- **Task goal**
The expected answer is the set of lines in the data below between the line holding "mapped depth without buffers: 6" and the line holding "to (signal assigned): RTL", inclusive, written out exactly.
*** Data
File: src/rtl/mem_arbiter_if.sv
// mem_arbiter_if: requester, memory and control bundle for the unified-memory arbiter.
//   slave : arbiter side (takes requests, drives memory and completion/stall)
//   master: core/memory side (drives requests, memory read data and hlt)
interface mem_arbiter_if #(
  parameter int ADDR_W = 32,
  parameter int DATA_W = 32
);
  logic              if_req;
  logic [ADDR_W-1:0] if_addr;
  logic [DATA_W-1:0] if_rdata;
  logic              if_ready;
  logic              dm_req;
  logic              dm_we;
  logic [ADDR_W-1:0] dm_addr;
  logic [DATA_W-1:0] dm_wdata;
  logic [2:0]        dm_wcontrol;
  logic [DATA_W-1:0] dm_rdata;
  logic              dm_ready;
  logic              hlt;
  logic              mem_en;
  logic              mem_we;
  logic [ADDR_W-1:0] mem_addr;
  logic [DATA_W-1:0] mem_wdata;
  logic [2:0]        mem_wcontrol;
  logic [DATA_W-1:0] mem_rdata;
  logic              stall;
  logic              halted;
  modport slave (
    input  if_req, if_addr, dm_req, dm_we, dm_addr, dm_wdata, dm_wcontrol, hlt, mem_rdata,
    output if_rdata, if_ready, dm_rdata, dm_ready, mem_en, mem_we, mem_addr, mem_wdata,
           mem_wcontrol, stall, halted
  );
  modport master (
    output if_req, if_addr, dm_req, dm_we, dm_addr, dm_wdata, dm_wcontrol, hlt, mem_rdata,
    input  if_rdata, if_ready, dm_rdata, dm_ready, mem_en, mem_we, mem_addr, mem_wdata,
           mem_wcontrol, stall, halted
  );
endinterface

File: src/rtl/mem_arbiter.sv
// mem_arbiter: round-robin sequencer for a single-port memory shared by fetch (IF) and load/store (DM).
//   clk/rst : clock, synchronous active-high reset
//   bus     : requests in, registered rdata/ready pulses out, mem_* access port, stall/halted out
module mem_arbiter #(
  parameter int ADDR_W  = 32,
  parameter int DATA_W  = 32,
  parameter int MEM_LAT = 2
) (
  input logic           clk,
  input logic           rst,
  mem_arbiter_if.slave  bus
);
  localparam int CW = $clog2(MEM_LAT + 1);
  localparam logic [1:0] IDLE = 2'd0, IF_ACC = 2'd1, DM_ACC = 2'd2, HALTED = 2'd3;
  localparam logic [2:0] NO_WR = 3'd7;
  logic [1:0]        state_q, state_d;
  logic [CW-1:0]     cnt_q, cnt_d;
  logic              last_dm_q, last_dm_d;
  logic              if_ready_q, if_ready_d, dm_ready_q, dm_ready_d;
  logic [DATA_W-1:0] if_rdata_q, if_rdata_d, dm_rdata_q, dm_rdata_d;
  logic              mem_en_q, mem_en_d, mem_we_q, mem_we_d;
  logic [ADDR_W-1:0] mem_addr_q, mem_addr_d;
  logic [DATA_W-1:0] mem_wdata_q, mem_wdata_d;
  logic [2:0]        mem_wcontrol_q, mem_wcontrol_d;
  logic              if_v, dm_v, pick_dm, last_cyc, halted;
  // a port whose ready is showing is masked so its still-high req cannot re-launch the same access
  assign if_v     = bus.if_req & ~if_ready_q;
  assign dm_v     = bus.dm_req & ~dm_ready_q;
  assign pick_dm  = dm_v & (~if_v | ~last_dm_q);
  assign last_cyc = cnt_q == CW'(MEM_LAT - 1);
  assign halted   = state_q == HALTED;
  always_comb begin
    state_d        = state_q;
    cnt_d          = cnt_q;
    last_dm_d      = last_dm_q;
    if_ready_d     = 1'b0;
    dm_ready_d     = 1'b0;
    if_rdata_d     = if_rdata_q;
    dm_rdata_d     = dm_rdata_q;
    mem_en_d       = mem_en_q;
    mem_we_d       = mem_we_q;
    mem_addr_d     = mem_addr_q;
    mem_wdata_d    = mem_wdata_q;
    mem_wcontrol_d = mem_wcontrol_q;
    case (state_q)
      IDLE: begin
        if (bus.hlt) state_d = HALTED;
        else if (if_v | dm_v) begin
          state_d        = pick_dm ? DM_ACC : IF_ACC;
          cnt_d          = '0;
          last_dm_d      = pick_dm;
          mem_en_d       = 1'b1;
          mem_we_d       = pick_dm & bus.dm_we;
          mem_addr_d     = pick_dm ? bus.dm_addr : bus.if_addr;
          mem_wdata_d    = pick_dm ? bus.dm_wdata : '0;
          mem_wcontrol_d = pick_dm ? bus.dm_wcontrol : NO_WR;
        end
      end
      IF_ACC, DM_ACC: begin
        cnt_d = cnt_q + CW'(1);
        if (last_cyc) begin
          if_ready_d     = state_q == IF_ACC;
          dm_ready_d     = state_q == DM_ACC;
          if_rdata_d     = state_q == IF_ACC ? bus.mem_rdata : if_rdata_q;
          dm_rdata_d     = (state_q == DM_ACC && !mem_we_q) ? bus.mem_rdata : dm_rdata_q;
          mem_en_d       = 1'b0;
          mem_we_d       = 1'b0;
          mem_wcontrol_d = NO_WR;
          state_d        = bus.hlt ? HALTED : IDLE;
        end
      end
      default: ;
    endcase
  end
  always_ff @(posedge clk) begin
    if (rst) begin
      state_q        <= IDLE;
      cnt_q          <= '0;
      last_dm_q      <= 1'b0;
      if_ready_q     <= 1'b0;
      dm_ready_q     <= 1'b0;
      if_rdata_q     <= '0;
      dm_rdata_q     <= '0;
      mem_en_q       <= 1'b0;
      mem_we_q       <= 1'b0;
      mem_addr_q     <= '0;
      mem_wdata_q    <= '0;
      mem_wcontrol_q <= NO_WR;
    end else begin
      state_q        <= state_d;
      cnt_q          <= cnt_d;
      last_dm_q      <= last_dm_d;
      if_ready_q     <= if_ready_d;
      dm_ready_q     <= dm_ready_d;
      if_rdata_q     <= if_rdata_d;
      dm_rdata_q     <= dm_rdata_d;
      mem_en_q       <= mem_en_d;
      mem_we_q       <= mem_we_d;
      mem_addr_q     <= mem_addr_d;
      mem_wdata_q    <= mem_wdata_d;
      mem_wcontrol_q <= mem_wcontrol_d;
    end
  end
  assign bus.if_rdata     = if_rdata_q;
  assign bus.if_ready     = if_ready_q;
  assign bus.dm_rdata     = dm_rdata_q;
  assign bus.dm_ready     = dm_ready_q;
  assign bus.mem_en       = mem_en_q;
  assign bus.mem_we       = mem_we_q;
  assign bus.mem_addr     = mem_addr_q;
  assign bus.mem_wdata    = mem_wdata_q;
  assign bus.mem_wcontrol = mem_wcontrol_q;
  assign bus.halted       = halted;
  assign bus.stall        = ~halted & ((bus.if_req & ~if_ready_q) | (bus.dm_req & ~dm_ready_q));
endmodule

File: src/flat_wrapper.sv
// flat-port wrapper written by rule: the top's interface ports become plain ports
module mem_arbiter_flat 
#(
  parameter int ADDR_W  = 32,
  parameter int DATA_W  = 32,
  parameter int MEM_LAT = 2
)
  (clk, rst, bus_if_req, bus_if_addr, bus_dm_req, bus_dm_we, bus_dm_addr, bus_dm_wdata, bus_dm_wcontrol, bus_hlt, bus_mem_rdata, bus_if_rdata, bus_if_ready, bus_dm_rdata, bus_dm_ready, bus_mem_en, bus_mem_we, bus_mem_addr, bus_mem_wdata, bus_mem_wcontrol, bus_stall, bus_halted);
  mem_arbiter_if #(.ADDR_W(ADDR_W), .DATA_W(DATA_W)) bus_i ();
  input logic clk;
  input logic rst;
  input wire logic [$bits(bus_i.if_req)-1:0] bus_if_req;
  input wire logic [$bits(bus_i.if_addr)-1:0] bus_if_addr;
  input wire logic [$bits(bus_i.dm_req)-1:0] bus_dm_req;
  input wire logic [$bits(bus_i.dm_we)-1:0] bus_dm_we;
  input wire logic [$bits(bus_i.dm_addr)-1:0] bus_dm_addr;
  input wire logic [$bits(bus_i.dm_wdata)-1:0] bus_dm_wdata;
  input wire logic [$bits(bus_i.dm_wcontrol)-1:0] bus_dm_wcontrol;
  input wire logic [$bits(bus_i.hlt)-1:0] bus_hlt;
  input wire logic [$bits(bus_i.mem_rdata)-1:0] bus_mem_rdata;
  output wire logic [$bits(bus_i.if_rdata)-1:0] bus_if_rdata;
  output wire logic [$bits(bus_i.if_ready)-1:0] bus_if_ready;
  output wire logic [$bits(bus_i.dm_rdata)-1:0] bus_dm_rdata;
  output wire logic [$bits(bus_i.dm_ready)-1:0] bus_dm_ready;
  output wire logic [$bits(bus_i.mem_en)-1:0] bus_mem_en;
  output wire logic [$bits(bus_i.mem_we)-1:0] bus_mem_we;
  output wire logic [$bits(bus_i.mem_addr)-1:0] bus_mem_addr;
  output wire logic [$bits(bus_i.mem_wdata)-1:0] bus_mem_wdata;
  output wire logic [$bits(bus_i.mem_wcontrol)-1:0] bus_mem_wcontrol;
  output wire logic [$bits(bus_i.stall)-1:0] bus_stall;
  output wire logic [$bits(bus_i.halted)-1:0] bus_halted;
  assign bus_i.if_req = bus_if_req;
  assign bus_i.if_addr = bus_if_addr;
  assign bus_i.dm_req = bus_dm_req;
  assign bus_i.dm_we = bus_dm_we;
  assign bus_i.dm_addr = bus_dm_addr;
  assign bus_i.dm_wdata = bus_dm_wdata;
  assign bus_i.dm_wcontrol = bus_dm_wcontrol;
  assign bus_i.hlt = bus_hlt;
  assign bus_i.mem_rdata = bus_mem_rdata;
  assign bus_if_rdata = bus_i.if_rdata;
  assign bus_if_ready = bus_i.if_ready;
  assign bus_dm_rdata = bus_i.dm_rdata;
  assign bus_dm_ready = bus_i.dm_ready;
  assign bus_mem_en = bus_i.mem_en;
  assign bus_mem_we = bus_i.mem_we;
  assign bus_mem_addr = bus_i.mem_addr;
  assign bus_mem_wdata = bus_i.mem_wdata;
  assign bus_mem_wcontrol = bus_i.mem_wcontrol;
  assign bus_stall = bus_i.stall;
  assign bus_halted = bus_i.halted;
  mem_arbiter #(.ADDR_W(ADDR_W), .DATA_W(DATA_W), .MEM_LAT(MEM_LAT)) u_core (.clk(clk), .rst(rst), .bus(bus_i));
endmodule
File: config.mk
export PLATFORM = sky130hd
export DESIGN_NAME = mem_arbiter_flat
export DESIGN_NICKNAME = d
export VERILOG_FILES = /design/src/rtl/mem_arbiter_if.sv /design/src/rtl/mem_arbiter.sv /design/src/flat_wrapper.sv
export SDC_FILE = /design/constraint.sdc
export NUM_CORES = 1
export LEC_CHECK = 0
export ABC_CLOCK_PERIOD_IN_PS = 2740
export BUFFER_PORTS_ARGS = -buffer_cell sky130_fd_sc_hd__clkbuf_2
export CAP_MARGIN = 20
export CORE_MARGIN = 1.5
export CORE_UTILIZATION = 30
export DETAILED_ROUTE_END_ITERATION = 8
export PLACE_DENSITY = 0.66
export SLEW_MARGIN = 20
export SYNTH_ARGS = -nofsm -noshare
export SYNTH_HDL_FRONTEND = slang
export SYNTH_SLANG_ARGS = --single-unit
File: constraint.sdc
create_clock -name clk -period 2.74 [get_ports clk]
set_clock_uncertainty 0.2 [all_clocks]
set_input_delay 0.411 -clock clk [delete_from_list [all_inputs] [get_ports clk]]
set_output_delay 0.411 -clock clk [all_outputs]
set_load 0.02 [all_outputs]
== Word-level counts from Yosys, hierarchy flattened ==
Index checks and enable logic that the tools add are counted.
Cells by class
  bitwise operators: 15
  reductions and logical operators: 12
  mux-type cells: 23
  equality and inequality tests: 8
  add/sub/neg operators: 1
Operators with widths (count)
  32-bit two-way mux: 2
  3-bit AND reduction: 5
  2-bit two-way mux: 7
  3-bit two-way mux: 4
  1-bit inverter: 8
  2-bit one-hot mux with 2 select lines: 2
  3-bit one-hot mux with 2 select lines: 1
  1-bit bitwise AND: 5
  1-bit two-way mux: 5
  2-bit by 1-bit == test with 1-bit output, second input constant: 2
  2-bit == test, second input constant: 2
  2-bit by 1-bit inequality test with 1-bit output, second input constant: 2
  1-bit one-hot mux with 2 select lines: 2
  4-bit AND reduction: 1
  3-bit by 2-bit inequality test with 1-bit output, second input constant: 1
  3-bit OR reduction: 1
  2-bit by 1-bit adder with 2-bit output, second input constant: 1
  2-bit zero test: 1
  2-bit inequality test, second input constant: 1
  1-bit bitwise OR: 2
  2-bit nonzero test: 1
  2-bit OR reduction: 1
  1-bit logical AND: 1
  1-bit zero test: 1
Word-level totals
  word-level logic and storage cells: 71
  input port bits: 137
  register bits: 140

== Longest topological paths before layout ==
Gate-level depths: netlist of run 1.
  depth after elaboration: 9
  mapped depth: 8
  mapped depth without buffers: 6

== Least setup slack after synthesis of run 1 ==
Ideal clock, no wire load.
  path kind: reg2reg
  start: register u_core.state_q[0]
  end: register u_core.mem_we_q, in the netlist u_core.bus.mem_we
  arrival time: 1.607 ns
  setup slack: 0.862 ns
  required time: 2.468 ns
  setup time: 0.072 ns
  stages on the path, launching flop included: 6
  clock period less this slack: 1.878 ns
  path through: dfxtp_1 inv_1 ha_1 clkbuf_1 or4b_1 mux2i_1
On the way
  longest elaborated chain between the ends: 4
  elaborated cells between the ends (all ways): 10
  those cells by class: eq/ne (5); mux (1); reduce/logical (4)
RTL lines
  from (decl): RTL line mem_arbiter.sv:16  | logic [1:0] state_q, state_d;
  from (signal assigned): RTL line mem_arbiter.sv:90  | state_q <= state_d;
  2-bit == test / 2-bit by 1-bit == test with 1-bit output (equally long branches): RTL line mem_arbiter.sv:45  | case (state_q)
  2-bit OR reduction: RTL line mem_arbiter.sv:45
  2-bit by 1-bit inequality test with 1-bit output (no line) / 2-bit nonzero test (equally long branches)
  4-bit AND reduction (no line)
  to (signal assigned): RTL line mem_arbiter.sv:98  | mem_we_q <= mem_we_d;
  to (decl): RTL line mem_arbiter.sv:21  | logic mem_en_q, mem_en_d, mem_we_q, mem_we_d;
Several ways; a longest one is shown, not always the timed one.
A chain may end at the register's enable or synchronous reset.

== Final worst setup path of run 1 ==
  start: register u_core.dm_ready_q, in the netlist u_core.bus.dm_ready
  end: output bus_stall
On the way
  longest elaborated chain between the ends: 4
RTL lines
  from (decl): RTL line mem_arbiter.sv:19  | logic if_ready_q, if_ready_d, dm_ready_q, dm_ready_d;
  from (signal assigned): RTL line mem_arbiter.sv:94  | dm_ready_q <= dm_ready_d;
  1-bit inverter: RTL line mem_arbiter.sv:114  | assign bus.stall = ~halted & ((bus.if_req & ~if_ready_q) | (bus.dm_req & ~dm_ready_q));
  1-bit bitwise AND: RTL line mem_arbiter.sv:114
  1-bit bitwise OR: RTL line mem_arbiter.sv:114
  1-bit bitwise AND: RTL line mem_arbiter.sv:114
  to (decl): RTL line flat_wrapper.sv:30  | output wire logic [$bits(bus_i.stall)-1:0] bus_stall;
No other way between the ends.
******
- **Written reply**
  mapped depth without buffers: 6

== Least setup slack after synthesis of run 1 ==
Ideal clock, no wire load.
  path kind: reg2reg
  start: register u_core.state_q[0]
  end: register u_core.mem_we_q, in the netlist u_core.bus.mem_we
  arrival time: 1.607 ns
  setup slack: 0.862 ns
  required time: 2.468 ns
  setup time: 0.072 ns
  stages on the path, launching flop included: 6
  clock period less this slack: 1.878 ns
  path through: dfxtp_1 inv_1 ha_1 clkbuf_1 or4b_1 mux2i_1
On the way
  longest elaborated chain between the ends: 4
  elaborated cells between the ends (all ways): 10
  those cells by class: eq/ne (5); mux (1); reduce/logical (4)
RTL lines
  from (decl): RTL line mem_arbiter.sv:16  | logic [1:0] state_q, state_d;
  from (signal assigned): RTL line mem_arbiter.sv:90  | state_q <= state_d;
  2-bit == test / 2-bit by 1-bit == test with 1-bit output (equally long branches): RTL line mem_arbiter.sv:45  | case (state_q)
  2-bit OR reduction: RTL line mem_arbiter.sv:45
  2-bit by 1-bit inequality test with 1-bit output (no line) / 2-bit nonzero test (equally long branches)
  4-bit AND reduction (no line)
  to (signal assigned): RTL line mem_arbiter.sv:98  | mem_we_q <= mem_we_d;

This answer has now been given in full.